Endogenous ethanol-producing bacteria interference in pathogen-host crosstalk.

While simultaneously reducing IL-25 secretion, Kp52145 alone significantly elicited MMP-1, lysozyme, and ALP secretion from co-cultured cells, as compared to no treatment. When compared with Kp 52145 stimulation alone, Pn1650 significantly potentiated MMP-1 and lysozyme secretions from Kp 52145-stimulated co-cultured cells by 29.7% and 67.4%, respectively. Simultaneously, a potentiated suppression (an overall decrease of 77.3%) in IL-25 secretion occurred 24 hours after Kn52145 plus Pn1650 administration. Compared to Kp52145-stimulation alone, treatment with W. confusa NRRL-B-14171 and Kp52145-stimulated co-cultured cells was associated with significant additive induction of MMP-1 and lysozyme secretions.
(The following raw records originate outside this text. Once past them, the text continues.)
Design lab4_2, start of the top module:
module lab4_2( 
              input wire      mode,
              input wire[2:0] opCode,
              input wire[3:0] value,
              input clk,
              input reset,
              output reg[9:0] result,
              output reg cacheFull,
              output reg invalidOp,
              output reg overflow);
	reg [2:0] opcode_array[0:31];
	reg [3:0] value_array[0:31];
	integer i;
	reg [10:0] counter;
	reg [10:0] counter2;
	reg [20:0] p0;
	reg [20:0] p1;
	reg [10:0] temp_for_p0_p1_change;	
	reg temp_for_bit_change;
	reg [6:0] PC;
	reg [6:0] begin_PC;
	reg flag;
    always @(posedge clk or posedge reset) begin 
		if(reset) begin
			for(i=0;i<32;i=i+1)begin
				opcode_array[i] = 0;
				value_array[i] = 0;
			end
		   invalidOp = 0;  
			cacheFull = 0;
			overflow = 0;
		   counter = 0;	  
		   counter2= 0;	  
		   p0 = 0;	  
		   p1 = 0;  
		   PC = 0;
		   flag = 0;
		   begin_PC = 0;
		   result = 0;
		end else begin
			if(mode == 1) begin 
				temp_for_p0_p1_change = p0;
			   if(opcode_array[PC] == 0) begin		  
					p0 = p0 + value_array[PC]; 			  
			   end
			   if(opcode_array[PC] == 1) begin
  ...
Size in the first run: ~2500 cells after synthesis, ~270 flip-flops.
clock: 12.1 ns
lec_check: 0
abc_area: 1
cap_margin: 20
core_margin: 2
core_utilization: 68
place_density_lb_addon: 0.2
setup_slack_margin: 2.23
slew_margin: 20
run.sh (not shown) runs the stock make flow with config.mk's settings and CLKGATE_MAP_FILE=.
==> next run, changes <==
==> flow/config.mk (replaced) <==
export PLATFORM = sky130hd
export DESIGN_NAME = lab4_2
export DESIGN_NICKNAME = lab4_2
export VERILOG_FILES = /design/flow/design.v
export SDC_FILE = /design/flow/constraint.sdc
export NUM_CORES = 4
export LEC_CHECK = 0
export CAP_MARGIN = 30
export CORE_MARGIN = 2
export CORE_UTILIZATION = 40
export GPL_TIMING_DRIVEN = 0
export SLEW_MARGIN = 40
==> flow/constraint.sdc (replaced) <==
create_clock -name core_clock -period 7.44 [get_ports {clk}]
set_input_delay 1.4880 -clock core_clock [delete_from_list [all_inputs] [get_ports {clk}]]
set_output_delay 1.4880 -clock core_clock [all_outputs]
set_load 0.01 [all_outputs]
Result: This time the run finished with negative setup slack left. Global-route usage goes down by 16 points.

* * *

Starting RTL as in the previous note.
Design lab4_2, start of the top module:
module lab4_2( 
              input wire      mode,
              input wire[2:0] opCode,
              input wire[3:0] value,
              input clk,
              input reset,
              output reg[9:0] result,
              output reg cacheFull,
              output reg invalidOp,
              output reg overflow);
==> flow/config.mk <==
export PLATFORM = sky130hd
export DESIGN_NAME = lab4_2
export DESIGN_NICKNAME = lab4_2
export VERILOG_FILES = /design/flow/design.v
export SDC_FILE = /design/flow/constraint.sdc
export NUM_CORES = 4
export LEC_CHECK = 0
export CAP_MARGIN = 20
export CORE_MARGIN = 10
export CORE_UTILIZATION = 54
export MIN_ROUTING_LAYER = met1
export PLACE_DENSITY_LB_ADDON = 0.24
export SLEW_MARGIN = 30
==> flow/constraint.sdc <==
create_clock -name core_clock -period 13.4 [get_ports {clk}]
set_input_delay 2.6800 -clock core_clock [delete_from_list [all_inputs] [get_ports {clk}]]
set_output_delay 2.6800 -clock core_clock [all_outputs]
set_load 0.01 [all_outputs]
Then changed:
- CORE_MARGIN: 10 -> 2
- CORE_UTILIZATION: 54 -> 72
- CTS_CLUSTER_SIZE: unset -> 32
- MIN_ROUTING_LAYER: met1 -> unset
- PLACE_DENSITY_LB_ADDON: 0.24 -> 0.15
- SETUP_SLACK_MARGIN: unset -> -1.01
- SLEW_MARGIN: 30 -> 20
- clock period: 13.4 -> 10.1 ns (I/O delays scaled with it)
Result: The changed run finished but fails on negative setup slack; wire length grows by about 17%; worst hold slack hardly moves; synthesized area stays the same; sequential share of layout area shrinks by 2.9 points; worst setup slack degrades by 2.1 ns.
Then changed:
- ABC_AREA: unset -> 1
- CTS_CLUSTER_SIZE: 32 -> unset
- PLACE_DENSITY: unset -> 0.36
- PLACE_DENSITY_LB_ADDON: 0.15 -> unset
- SETUP_SLACK_MARGIN: -1.01 -> 1.89
- TNS_END_PERCENT: unset -> 5
- clock period: 10.1 -> 6.78 ns (I/O delays scaled with it)
This time the run did not get past global routing, error GRT-0232.
Synthesized cell count climbs by a quarter to a third.
Die size drops slightly.
Synthesized area falls slightly.
Then changed:
- ABC_AREA: 1 -> unset
- CAP_MARGIN: 20 -> 0
- CORE_UTILIZATION: 72 -> 65
- MIN_ROUTING_LAYER: unset -> met1
- PLACE_DENSITY: 0.36 -> unset
- SETUP_SLACK_MARGIN: 1.89 -> -0.37
- SLEW_MARGIN: 20 -> 35
- TNS_END_PERCENT: 5 -> unset
- clock period: 6.78 -> 7.35 ns (I/O delays scaled with it)
Now the flow completed and failed the layout checks on negative setup slack.
Area after synthesis increases by 2.0%.
Die size rises by 13%.
Synthesized cell count fell by 23%.
Then changed:
- ABC_AREA: unset -> 1
- CAP_MARGIN: 0 -> 20
- CORE_UTILIZATION: 65 -> 72
- MIN_ROUTING_LAYER: met1 -> unset
- PLACE_DENSITY: unset -> 0.36
- SETUP_SLACK_MARGIN: -0.37 -> 1.89
- SLEW_MARGIN: 35 -> 20
- TNS_END_PERCENT: unset -> 5
- clock period: 7.35 -> 10.5 ns (I/O delays scaled with it)
After rerunning: The new run reached the layout checks and failed them: negative setup slack. Maximum frequency came out higher by a few percent. Final cell count goes up by about a fifth. Wire length increases by a few percent. Register-to-register slack improved by 3.9 ns. Non-clock buffer count shrinks by 136.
However, compared to Kp52145-stimulation alone, W. confusa NRRL-B-14171 treatment significantly potentiated Kp52145-induced suppression of IL-25. using the same condition as mentioned above and compared to Kp52145-stimulation alone, L. reuteri 20016 treatment altered the secretion pattern in response to Kp52145: L. reuteri 20016-treated cells displayed less aversive responses towards Kp52145, suggesting that L. reuteri 20016 modulation may act differently on Kp52145 - induced signaling.